Thursday, July 23, 2009

Min[e] is a Razor Blade

J. noted that it was strange that I would go home, drink two beers, and, at 3am, write a blog entry. Well, this is doubly strange, then, because this is my second post for the night. But, prompted by the fact that I still have a beer to drink, and want to have a least one more cigarette (probably two) before I start not smoking, I was thinking about something I said to him tonight: I've been able to hear you sing, play your trumpet, and piano; I see you fold your cranes, sketch drafts for class; you've lent me books to read... And me, I've nothing to show you of what I do, no way for you to see what really excites me, what makes me smile, grabs my attention for weeks--sometimes years--on end.
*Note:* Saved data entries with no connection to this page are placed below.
`run.sh`:
```
#!/bin/bash
# OpenROAD 26Q1-2900-gdf79404cd8, Yosys 0.63+post, stock flow scripts
make -C /OpenROAD-flow-scripts/flow DESIGN_CONFIG=/design/flow/config.mk WORK_HOME=/design/flow/orfs finish
```
`config.mk`:
```
export PLATFORM = sky130hd
export DESIGN_NAME = uart_tx
export DESIGN_NICKNAME = uart_tx
export VERILOG_FILES = /design/flow/design.v
export SDC_FILE = /design/flow/constraint.sdc
export NUM_CORES = 4
export LEC_CHECK = 1
export CORE_AREA = 10 10 90 90
export DIE_AREA = 0 0 100 100
```
`constraint.sdc`:
```
current_design uart_tx

set clk_period 2.6
set clk_io_pct 0.2

create_clock -name clk0 -period $clk_period [get_ports {clk}]

set non_clock_inputs [all_inputs -no_clocks]
set_input_delay [expr $clk_period * $clk_io_pct] -clock clk0 $non_clock_inputs
set_output_delay [expr $clk_period * $clk_io_pct] -clock clk0 [all_outputs]
```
I suppose I could lend him a novel to read, but we share the same taste, so whereas he introduced me to Murakami's novels (I knew his short-stories) I could only be said to loan him a book he wanted to read any way. I suppose, too, I could play my songs for him, but I'm still much too nervous for that, especially since he is a musician and actually knows what the fuck he's doing. And those songs reek of my ex, and the last thing I want to sing to him are songs about that time in my life. Though, I suppose some transcend the particular circumstance of my time with her and strike either "universal" themes, or are wholly narcissistic. I'll probably keep the latter of the bunch.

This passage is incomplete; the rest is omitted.